(Saved entries)
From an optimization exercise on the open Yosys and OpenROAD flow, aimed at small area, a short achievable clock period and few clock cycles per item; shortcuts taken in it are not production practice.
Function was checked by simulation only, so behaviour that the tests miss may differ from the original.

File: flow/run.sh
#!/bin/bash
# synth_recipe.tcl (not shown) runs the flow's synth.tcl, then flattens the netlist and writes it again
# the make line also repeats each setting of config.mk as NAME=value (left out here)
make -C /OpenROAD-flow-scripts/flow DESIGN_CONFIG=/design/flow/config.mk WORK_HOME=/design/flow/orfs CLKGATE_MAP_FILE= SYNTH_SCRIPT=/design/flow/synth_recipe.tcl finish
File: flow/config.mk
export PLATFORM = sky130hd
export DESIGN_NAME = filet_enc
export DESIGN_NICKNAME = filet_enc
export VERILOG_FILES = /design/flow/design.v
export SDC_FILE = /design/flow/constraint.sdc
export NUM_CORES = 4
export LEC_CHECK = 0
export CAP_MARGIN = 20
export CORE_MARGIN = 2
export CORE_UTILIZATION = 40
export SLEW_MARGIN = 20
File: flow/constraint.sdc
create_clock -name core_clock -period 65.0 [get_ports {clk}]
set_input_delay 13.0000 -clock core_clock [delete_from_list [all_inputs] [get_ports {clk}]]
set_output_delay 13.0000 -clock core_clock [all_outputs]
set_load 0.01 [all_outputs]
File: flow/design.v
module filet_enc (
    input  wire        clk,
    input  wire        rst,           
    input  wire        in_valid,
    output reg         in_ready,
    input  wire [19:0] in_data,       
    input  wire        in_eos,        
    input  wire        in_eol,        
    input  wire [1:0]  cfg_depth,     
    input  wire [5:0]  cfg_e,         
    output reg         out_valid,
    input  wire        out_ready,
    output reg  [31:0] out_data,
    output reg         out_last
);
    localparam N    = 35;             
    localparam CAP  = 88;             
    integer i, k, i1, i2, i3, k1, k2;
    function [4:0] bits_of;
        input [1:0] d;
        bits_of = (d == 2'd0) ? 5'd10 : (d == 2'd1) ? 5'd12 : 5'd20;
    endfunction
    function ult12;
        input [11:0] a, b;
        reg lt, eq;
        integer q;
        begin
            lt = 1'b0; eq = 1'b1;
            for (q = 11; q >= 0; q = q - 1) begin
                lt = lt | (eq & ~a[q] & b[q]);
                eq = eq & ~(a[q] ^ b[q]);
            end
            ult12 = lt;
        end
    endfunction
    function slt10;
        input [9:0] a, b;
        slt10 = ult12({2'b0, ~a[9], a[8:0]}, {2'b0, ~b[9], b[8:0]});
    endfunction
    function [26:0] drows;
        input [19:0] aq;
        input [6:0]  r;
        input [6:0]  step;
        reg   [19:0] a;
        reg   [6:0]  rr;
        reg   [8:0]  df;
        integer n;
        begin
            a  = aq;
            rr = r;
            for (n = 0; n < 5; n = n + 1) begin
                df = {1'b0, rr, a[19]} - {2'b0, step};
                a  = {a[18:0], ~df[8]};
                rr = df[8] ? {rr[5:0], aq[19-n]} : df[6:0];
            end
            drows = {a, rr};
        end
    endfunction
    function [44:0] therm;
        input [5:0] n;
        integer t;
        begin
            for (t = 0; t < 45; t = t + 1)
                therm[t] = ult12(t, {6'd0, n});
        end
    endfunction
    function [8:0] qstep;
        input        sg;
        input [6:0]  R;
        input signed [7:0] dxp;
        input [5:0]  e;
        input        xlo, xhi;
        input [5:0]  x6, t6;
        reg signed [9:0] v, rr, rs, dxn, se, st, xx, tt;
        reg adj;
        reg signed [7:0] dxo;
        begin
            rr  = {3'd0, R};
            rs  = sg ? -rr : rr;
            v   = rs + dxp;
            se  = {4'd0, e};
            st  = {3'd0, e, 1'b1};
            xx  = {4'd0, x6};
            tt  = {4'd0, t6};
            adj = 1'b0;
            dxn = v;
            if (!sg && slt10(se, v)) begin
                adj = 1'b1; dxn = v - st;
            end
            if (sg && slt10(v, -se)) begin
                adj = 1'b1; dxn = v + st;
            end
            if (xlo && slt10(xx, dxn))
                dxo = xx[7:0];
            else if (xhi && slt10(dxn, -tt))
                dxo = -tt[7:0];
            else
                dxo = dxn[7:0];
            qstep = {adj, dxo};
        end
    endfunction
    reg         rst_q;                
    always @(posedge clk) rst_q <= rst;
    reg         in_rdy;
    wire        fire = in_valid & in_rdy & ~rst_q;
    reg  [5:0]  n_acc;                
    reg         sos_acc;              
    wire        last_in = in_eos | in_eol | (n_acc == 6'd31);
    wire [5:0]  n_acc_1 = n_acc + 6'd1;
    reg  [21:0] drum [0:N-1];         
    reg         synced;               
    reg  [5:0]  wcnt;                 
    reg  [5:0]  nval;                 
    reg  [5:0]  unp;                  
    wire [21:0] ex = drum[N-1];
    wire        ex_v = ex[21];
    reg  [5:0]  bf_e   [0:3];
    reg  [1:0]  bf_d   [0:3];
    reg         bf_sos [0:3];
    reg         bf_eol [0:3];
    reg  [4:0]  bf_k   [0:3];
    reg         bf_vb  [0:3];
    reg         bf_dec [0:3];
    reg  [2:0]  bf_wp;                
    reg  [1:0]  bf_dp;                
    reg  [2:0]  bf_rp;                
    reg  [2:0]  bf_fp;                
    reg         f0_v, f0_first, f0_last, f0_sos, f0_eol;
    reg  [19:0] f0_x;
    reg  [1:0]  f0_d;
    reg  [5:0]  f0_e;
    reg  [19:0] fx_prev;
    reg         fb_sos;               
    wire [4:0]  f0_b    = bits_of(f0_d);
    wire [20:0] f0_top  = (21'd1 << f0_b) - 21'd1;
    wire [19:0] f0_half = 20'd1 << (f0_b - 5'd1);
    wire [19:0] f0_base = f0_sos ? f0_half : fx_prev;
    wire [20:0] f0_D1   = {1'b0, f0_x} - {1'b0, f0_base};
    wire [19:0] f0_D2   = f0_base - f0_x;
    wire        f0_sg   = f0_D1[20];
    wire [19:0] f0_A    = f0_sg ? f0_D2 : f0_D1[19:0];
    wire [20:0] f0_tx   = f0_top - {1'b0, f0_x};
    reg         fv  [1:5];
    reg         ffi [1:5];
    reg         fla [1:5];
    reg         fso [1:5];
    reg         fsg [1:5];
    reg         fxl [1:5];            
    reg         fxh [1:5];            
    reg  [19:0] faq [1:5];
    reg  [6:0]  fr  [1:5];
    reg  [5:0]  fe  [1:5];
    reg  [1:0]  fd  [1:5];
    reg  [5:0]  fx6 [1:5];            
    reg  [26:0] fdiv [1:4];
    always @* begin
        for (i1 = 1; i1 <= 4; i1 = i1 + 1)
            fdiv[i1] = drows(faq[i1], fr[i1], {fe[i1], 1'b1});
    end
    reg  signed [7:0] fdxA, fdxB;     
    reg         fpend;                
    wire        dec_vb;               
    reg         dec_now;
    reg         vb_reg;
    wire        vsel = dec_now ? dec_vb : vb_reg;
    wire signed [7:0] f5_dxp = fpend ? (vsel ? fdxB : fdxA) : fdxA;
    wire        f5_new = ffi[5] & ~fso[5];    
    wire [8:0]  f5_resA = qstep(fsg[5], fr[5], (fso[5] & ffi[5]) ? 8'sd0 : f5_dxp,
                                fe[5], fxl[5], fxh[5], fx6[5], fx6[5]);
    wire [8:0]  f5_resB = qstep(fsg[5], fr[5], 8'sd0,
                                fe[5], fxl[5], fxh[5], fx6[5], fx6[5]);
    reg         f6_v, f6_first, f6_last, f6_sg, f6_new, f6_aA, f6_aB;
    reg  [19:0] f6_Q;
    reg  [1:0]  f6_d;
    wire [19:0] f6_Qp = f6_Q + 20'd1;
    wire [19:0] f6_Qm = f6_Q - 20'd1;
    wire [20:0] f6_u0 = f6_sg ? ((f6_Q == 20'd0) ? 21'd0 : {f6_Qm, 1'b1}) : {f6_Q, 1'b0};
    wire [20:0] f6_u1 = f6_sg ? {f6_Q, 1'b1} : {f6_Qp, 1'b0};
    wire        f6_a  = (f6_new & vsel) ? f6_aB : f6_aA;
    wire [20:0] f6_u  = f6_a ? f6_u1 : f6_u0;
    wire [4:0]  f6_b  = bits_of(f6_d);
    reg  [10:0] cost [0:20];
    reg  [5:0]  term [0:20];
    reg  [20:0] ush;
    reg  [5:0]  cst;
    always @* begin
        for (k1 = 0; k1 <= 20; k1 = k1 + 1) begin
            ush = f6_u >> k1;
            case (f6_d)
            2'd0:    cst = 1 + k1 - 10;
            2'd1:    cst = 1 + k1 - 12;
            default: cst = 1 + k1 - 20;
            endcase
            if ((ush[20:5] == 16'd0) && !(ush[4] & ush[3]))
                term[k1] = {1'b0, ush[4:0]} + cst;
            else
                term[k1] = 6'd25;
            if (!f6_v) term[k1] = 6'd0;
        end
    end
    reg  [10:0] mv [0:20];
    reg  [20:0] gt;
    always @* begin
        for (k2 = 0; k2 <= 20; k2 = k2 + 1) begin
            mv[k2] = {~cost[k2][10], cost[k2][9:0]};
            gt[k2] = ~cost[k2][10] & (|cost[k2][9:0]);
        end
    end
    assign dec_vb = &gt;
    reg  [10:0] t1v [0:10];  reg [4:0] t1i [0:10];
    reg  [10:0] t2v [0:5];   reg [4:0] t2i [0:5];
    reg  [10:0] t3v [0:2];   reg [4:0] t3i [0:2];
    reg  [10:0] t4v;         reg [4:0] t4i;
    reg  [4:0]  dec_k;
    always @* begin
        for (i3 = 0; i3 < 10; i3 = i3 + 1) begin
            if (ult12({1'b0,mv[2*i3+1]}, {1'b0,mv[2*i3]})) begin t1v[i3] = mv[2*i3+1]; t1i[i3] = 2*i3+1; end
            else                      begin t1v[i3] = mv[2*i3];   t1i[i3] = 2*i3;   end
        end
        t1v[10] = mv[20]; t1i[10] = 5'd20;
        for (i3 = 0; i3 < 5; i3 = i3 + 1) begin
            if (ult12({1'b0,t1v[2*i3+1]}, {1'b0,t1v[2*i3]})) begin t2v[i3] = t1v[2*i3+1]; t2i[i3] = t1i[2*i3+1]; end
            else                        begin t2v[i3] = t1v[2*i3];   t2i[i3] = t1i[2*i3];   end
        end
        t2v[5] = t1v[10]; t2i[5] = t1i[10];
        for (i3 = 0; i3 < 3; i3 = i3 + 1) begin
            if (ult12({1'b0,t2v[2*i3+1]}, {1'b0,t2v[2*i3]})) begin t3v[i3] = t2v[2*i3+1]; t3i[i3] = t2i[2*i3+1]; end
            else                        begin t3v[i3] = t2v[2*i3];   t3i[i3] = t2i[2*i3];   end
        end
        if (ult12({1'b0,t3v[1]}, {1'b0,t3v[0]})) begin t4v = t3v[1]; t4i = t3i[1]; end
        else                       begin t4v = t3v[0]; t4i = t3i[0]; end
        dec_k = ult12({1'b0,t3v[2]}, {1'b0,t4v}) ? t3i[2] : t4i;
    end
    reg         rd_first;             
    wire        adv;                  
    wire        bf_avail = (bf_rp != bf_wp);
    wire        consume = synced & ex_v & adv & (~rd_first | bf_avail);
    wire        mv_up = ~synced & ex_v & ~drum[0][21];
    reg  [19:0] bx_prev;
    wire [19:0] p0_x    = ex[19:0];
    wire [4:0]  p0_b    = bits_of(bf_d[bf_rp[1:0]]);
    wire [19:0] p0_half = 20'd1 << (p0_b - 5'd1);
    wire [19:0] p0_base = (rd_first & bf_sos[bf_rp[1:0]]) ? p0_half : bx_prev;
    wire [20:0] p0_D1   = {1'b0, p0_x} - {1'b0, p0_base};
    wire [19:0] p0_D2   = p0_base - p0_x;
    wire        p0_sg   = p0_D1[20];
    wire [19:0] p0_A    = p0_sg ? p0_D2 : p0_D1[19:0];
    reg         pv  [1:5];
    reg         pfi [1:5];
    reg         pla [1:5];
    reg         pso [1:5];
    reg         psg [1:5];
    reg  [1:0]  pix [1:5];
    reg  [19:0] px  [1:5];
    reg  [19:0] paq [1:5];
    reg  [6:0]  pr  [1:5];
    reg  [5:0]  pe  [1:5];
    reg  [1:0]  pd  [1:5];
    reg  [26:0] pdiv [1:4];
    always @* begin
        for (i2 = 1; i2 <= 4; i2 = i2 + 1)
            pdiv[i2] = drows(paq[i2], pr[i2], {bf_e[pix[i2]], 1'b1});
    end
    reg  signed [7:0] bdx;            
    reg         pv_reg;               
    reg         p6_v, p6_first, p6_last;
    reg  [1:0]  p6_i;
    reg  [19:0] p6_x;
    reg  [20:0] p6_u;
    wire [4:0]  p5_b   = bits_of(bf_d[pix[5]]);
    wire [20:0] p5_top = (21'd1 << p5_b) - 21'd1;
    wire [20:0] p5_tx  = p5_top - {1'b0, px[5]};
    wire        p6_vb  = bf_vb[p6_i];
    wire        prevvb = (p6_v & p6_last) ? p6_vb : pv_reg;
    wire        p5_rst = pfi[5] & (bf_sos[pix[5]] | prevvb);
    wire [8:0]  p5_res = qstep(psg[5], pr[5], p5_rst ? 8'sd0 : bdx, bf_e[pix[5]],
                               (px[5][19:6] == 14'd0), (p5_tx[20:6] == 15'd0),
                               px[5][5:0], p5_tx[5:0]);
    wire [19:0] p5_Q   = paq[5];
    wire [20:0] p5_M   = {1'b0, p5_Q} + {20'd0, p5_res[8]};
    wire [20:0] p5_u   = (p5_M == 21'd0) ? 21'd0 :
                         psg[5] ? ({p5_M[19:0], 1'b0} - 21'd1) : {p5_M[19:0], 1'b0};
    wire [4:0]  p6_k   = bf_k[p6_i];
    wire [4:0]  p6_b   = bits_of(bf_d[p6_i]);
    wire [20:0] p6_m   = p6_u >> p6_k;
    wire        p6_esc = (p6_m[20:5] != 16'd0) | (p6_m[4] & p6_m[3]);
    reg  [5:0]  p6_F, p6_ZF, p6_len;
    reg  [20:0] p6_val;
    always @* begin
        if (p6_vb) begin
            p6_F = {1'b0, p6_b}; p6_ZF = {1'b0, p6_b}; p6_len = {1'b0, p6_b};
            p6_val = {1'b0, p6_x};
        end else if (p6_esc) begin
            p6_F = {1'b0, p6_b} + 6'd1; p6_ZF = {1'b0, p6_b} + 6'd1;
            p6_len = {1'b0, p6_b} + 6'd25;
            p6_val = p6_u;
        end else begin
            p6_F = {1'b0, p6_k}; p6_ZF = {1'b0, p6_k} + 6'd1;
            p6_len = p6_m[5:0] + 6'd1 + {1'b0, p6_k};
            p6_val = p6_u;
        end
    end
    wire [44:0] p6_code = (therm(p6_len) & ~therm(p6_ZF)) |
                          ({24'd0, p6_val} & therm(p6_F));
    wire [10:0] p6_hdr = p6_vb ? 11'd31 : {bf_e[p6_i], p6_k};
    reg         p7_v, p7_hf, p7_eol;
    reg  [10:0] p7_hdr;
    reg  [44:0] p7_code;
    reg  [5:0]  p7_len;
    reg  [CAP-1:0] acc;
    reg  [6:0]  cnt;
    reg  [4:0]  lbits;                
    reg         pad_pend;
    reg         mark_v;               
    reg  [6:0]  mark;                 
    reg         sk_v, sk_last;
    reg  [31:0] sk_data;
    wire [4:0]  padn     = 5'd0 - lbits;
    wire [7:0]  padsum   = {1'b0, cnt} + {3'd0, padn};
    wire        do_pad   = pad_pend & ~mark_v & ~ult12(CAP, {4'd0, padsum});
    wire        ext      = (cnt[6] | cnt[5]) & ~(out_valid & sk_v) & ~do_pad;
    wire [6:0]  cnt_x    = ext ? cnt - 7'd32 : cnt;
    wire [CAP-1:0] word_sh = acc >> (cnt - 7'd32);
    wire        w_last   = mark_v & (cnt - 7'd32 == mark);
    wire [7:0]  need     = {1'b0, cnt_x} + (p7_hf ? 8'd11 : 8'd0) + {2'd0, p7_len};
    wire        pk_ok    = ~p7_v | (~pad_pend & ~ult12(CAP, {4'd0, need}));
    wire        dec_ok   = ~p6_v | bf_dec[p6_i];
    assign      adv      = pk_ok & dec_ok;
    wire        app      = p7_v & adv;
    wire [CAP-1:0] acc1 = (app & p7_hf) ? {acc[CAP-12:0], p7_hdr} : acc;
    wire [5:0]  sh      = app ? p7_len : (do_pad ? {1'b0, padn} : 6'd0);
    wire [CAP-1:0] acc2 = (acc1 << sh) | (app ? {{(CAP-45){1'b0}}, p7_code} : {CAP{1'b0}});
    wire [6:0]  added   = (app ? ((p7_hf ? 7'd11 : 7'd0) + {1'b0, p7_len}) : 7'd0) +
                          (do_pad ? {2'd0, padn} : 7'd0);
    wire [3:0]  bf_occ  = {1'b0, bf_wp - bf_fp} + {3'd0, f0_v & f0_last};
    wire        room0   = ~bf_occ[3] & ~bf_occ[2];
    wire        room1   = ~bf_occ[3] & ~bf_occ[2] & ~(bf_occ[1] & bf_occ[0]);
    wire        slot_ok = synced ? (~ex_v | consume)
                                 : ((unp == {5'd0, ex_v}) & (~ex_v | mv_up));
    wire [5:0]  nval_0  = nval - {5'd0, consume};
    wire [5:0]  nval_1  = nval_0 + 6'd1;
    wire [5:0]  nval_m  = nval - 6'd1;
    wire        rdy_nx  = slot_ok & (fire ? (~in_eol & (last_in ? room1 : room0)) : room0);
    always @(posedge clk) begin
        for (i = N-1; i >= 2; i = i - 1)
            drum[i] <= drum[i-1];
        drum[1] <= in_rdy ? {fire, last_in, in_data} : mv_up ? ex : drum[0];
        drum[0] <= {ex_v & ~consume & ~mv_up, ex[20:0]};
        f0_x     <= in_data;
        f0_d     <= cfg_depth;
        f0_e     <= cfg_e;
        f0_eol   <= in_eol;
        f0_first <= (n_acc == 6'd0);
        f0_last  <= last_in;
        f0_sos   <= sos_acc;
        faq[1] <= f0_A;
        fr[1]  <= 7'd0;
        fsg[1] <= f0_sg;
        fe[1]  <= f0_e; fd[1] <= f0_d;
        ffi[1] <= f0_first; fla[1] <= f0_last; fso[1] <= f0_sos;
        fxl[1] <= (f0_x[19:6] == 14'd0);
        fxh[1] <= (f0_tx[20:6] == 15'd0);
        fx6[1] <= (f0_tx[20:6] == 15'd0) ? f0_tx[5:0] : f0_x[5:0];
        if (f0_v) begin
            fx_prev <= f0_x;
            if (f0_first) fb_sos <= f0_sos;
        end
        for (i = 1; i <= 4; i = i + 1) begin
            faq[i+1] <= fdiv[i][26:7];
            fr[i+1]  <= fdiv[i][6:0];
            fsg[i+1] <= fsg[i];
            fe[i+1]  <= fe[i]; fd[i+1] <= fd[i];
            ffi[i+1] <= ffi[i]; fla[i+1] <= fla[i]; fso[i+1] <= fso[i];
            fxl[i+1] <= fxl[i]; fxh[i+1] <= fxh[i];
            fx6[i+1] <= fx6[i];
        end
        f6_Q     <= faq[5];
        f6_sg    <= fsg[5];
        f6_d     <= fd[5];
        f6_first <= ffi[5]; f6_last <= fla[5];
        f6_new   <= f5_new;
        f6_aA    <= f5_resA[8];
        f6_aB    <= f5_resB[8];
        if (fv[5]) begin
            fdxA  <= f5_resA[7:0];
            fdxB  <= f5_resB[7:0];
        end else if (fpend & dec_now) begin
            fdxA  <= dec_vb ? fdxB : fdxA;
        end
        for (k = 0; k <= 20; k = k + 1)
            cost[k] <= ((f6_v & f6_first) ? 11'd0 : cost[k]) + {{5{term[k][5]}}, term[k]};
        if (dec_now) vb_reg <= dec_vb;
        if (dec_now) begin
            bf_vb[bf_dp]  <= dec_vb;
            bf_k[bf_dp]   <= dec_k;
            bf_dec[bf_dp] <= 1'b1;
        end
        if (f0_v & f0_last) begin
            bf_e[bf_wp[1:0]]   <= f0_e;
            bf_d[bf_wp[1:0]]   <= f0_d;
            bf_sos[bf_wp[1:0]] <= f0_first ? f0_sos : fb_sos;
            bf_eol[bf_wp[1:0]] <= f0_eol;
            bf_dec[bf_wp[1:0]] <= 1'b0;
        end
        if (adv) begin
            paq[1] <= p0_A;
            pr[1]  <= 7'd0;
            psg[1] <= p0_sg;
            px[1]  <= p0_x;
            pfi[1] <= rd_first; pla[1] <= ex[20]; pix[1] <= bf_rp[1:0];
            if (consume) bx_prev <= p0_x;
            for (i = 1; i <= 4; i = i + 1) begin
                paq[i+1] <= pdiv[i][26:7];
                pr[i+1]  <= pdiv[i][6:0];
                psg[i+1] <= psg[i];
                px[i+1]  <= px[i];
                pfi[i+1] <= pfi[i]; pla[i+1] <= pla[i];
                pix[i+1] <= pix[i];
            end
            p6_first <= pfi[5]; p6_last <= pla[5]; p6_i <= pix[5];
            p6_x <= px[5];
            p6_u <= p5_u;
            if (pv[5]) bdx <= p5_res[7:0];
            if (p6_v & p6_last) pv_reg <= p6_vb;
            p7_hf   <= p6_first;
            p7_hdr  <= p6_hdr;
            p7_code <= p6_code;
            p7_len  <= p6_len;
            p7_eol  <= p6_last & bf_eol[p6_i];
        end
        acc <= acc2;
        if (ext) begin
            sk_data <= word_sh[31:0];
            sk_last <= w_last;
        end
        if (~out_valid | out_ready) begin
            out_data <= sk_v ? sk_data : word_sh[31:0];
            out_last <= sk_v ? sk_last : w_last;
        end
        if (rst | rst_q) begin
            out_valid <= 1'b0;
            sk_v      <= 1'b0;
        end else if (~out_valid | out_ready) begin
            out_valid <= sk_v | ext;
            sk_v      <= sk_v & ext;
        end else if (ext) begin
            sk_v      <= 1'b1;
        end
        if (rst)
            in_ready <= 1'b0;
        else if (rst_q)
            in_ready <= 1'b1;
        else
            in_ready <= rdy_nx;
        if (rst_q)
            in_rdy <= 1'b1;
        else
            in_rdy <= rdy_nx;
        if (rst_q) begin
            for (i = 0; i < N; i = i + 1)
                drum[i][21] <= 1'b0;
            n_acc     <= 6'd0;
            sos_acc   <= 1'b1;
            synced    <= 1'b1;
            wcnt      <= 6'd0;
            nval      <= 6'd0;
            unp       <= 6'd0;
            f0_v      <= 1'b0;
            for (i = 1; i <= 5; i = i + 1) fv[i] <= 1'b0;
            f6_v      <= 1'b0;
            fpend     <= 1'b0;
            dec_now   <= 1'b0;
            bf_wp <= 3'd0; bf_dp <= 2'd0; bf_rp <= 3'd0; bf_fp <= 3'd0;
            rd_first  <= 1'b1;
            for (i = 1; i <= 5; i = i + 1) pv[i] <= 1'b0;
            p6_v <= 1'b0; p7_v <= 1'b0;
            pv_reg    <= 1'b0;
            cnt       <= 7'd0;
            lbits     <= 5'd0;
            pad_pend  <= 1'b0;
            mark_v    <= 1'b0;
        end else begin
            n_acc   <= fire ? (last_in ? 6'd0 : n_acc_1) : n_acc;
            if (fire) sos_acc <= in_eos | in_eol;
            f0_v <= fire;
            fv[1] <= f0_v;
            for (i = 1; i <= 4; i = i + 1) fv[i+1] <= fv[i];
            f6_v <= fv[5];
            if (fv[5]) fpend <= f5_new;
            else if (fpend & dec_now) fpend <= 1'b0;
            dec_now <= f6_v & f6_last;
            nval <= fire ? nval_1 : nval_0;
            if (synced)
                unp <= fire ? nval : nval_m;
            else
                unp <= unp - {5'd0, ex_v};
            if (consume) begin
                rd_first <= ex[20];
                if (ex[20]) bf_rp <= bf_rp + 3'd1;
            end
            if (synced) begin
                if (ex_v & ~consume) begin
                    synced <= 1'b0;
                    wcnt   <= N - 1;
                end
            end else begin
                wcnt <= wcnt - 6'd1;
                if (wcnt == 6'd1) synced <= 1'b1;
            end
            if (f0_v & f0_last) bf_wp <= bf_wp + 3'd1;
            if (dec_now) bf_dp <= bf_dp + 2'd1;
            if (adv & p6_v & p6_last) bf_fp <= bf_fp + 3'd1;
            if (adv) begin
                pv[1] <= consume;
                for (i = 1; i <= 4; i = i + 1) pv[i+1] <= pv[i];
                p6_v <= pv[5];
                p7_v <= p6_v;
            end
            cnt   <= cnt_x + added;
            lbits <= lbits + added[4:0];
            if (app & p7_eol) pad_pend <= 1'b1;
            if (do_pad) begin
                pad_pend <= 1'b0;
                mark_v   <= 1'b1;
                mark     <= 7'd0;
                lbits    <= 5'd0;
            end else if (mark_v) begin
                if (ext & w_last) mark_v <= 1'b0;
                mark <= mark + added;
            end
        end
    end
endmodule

TASK ITEM: Using only the entries above, output the line with "nval - 6'd1;", the line with "ffi[i+1] <= ffi[i];", and all lines between them, exactly as they stand.

ANSWER:
    wire [5:0]  nval_m  = nval - 6'd1;
    wire        rdy_nx  = slot_ok & (fire ? (~in_eol & (last_in ? room1 : room0)) : room0);
    always @(posedge clk) begin
        for (i = N-1; i >= 2; i = i - 1)
            drum[i] <= drum[i-1];
        drum[1] <= in_rdy ? {fire, last_in, in_data} : mv_up ? ex : drum[0];
        drum[0] <= {ex_v & ~consume & ~mv_up, ex[20:0]};
        f0_x     <= in_data;
        f0_d     <= cfg_depth;
        f0_e     <= cfg_e;
        f0_eol   <= in_eol;
        f0_first <= (n_acc == 6'd0);
        f0_last  <= last_in;
        f0_sos   <= sos_acc;
        faq[1] <= f0_A;
        fr[1]  <= 7'd0;
        fsg[1] <= f0_sg;
        fe[1]  <= f0_e; fd[1] <= f0_d;
        ffi[1] <= f0_first; fla[1] <= f0_last; fso[1] <= f0_sos;
        fxl[1] <= (f0_x[19:6] == 14'd0);
        fxh[1] <= (f0_tx[20:6] == 15'd0);
        fx6[1] <= (f0_tx[20:6] == 15'd0) ? f0_tx[5:0] : f0_x[5:0];
        if (f0_v) begin
            fx_prev <= f0_x;
            if (f0_first) fb_sos <= f0_sos;
        end
        for (i = 1; i <= 4; i = i + 1) begin
            faq[i+1] <= fdiv[i][26:7];
            fr[i+1]  <= fdiv[i][6:0];
            fsg[i+1] <= fsg[i];
            fe[i+1]  <= fe[i]; fd[i+1] <= fd[i];
            ffi[i+1] <= ffi[i]; fla[i+1] <= fla[i]; fso[i+1] <= fso[i];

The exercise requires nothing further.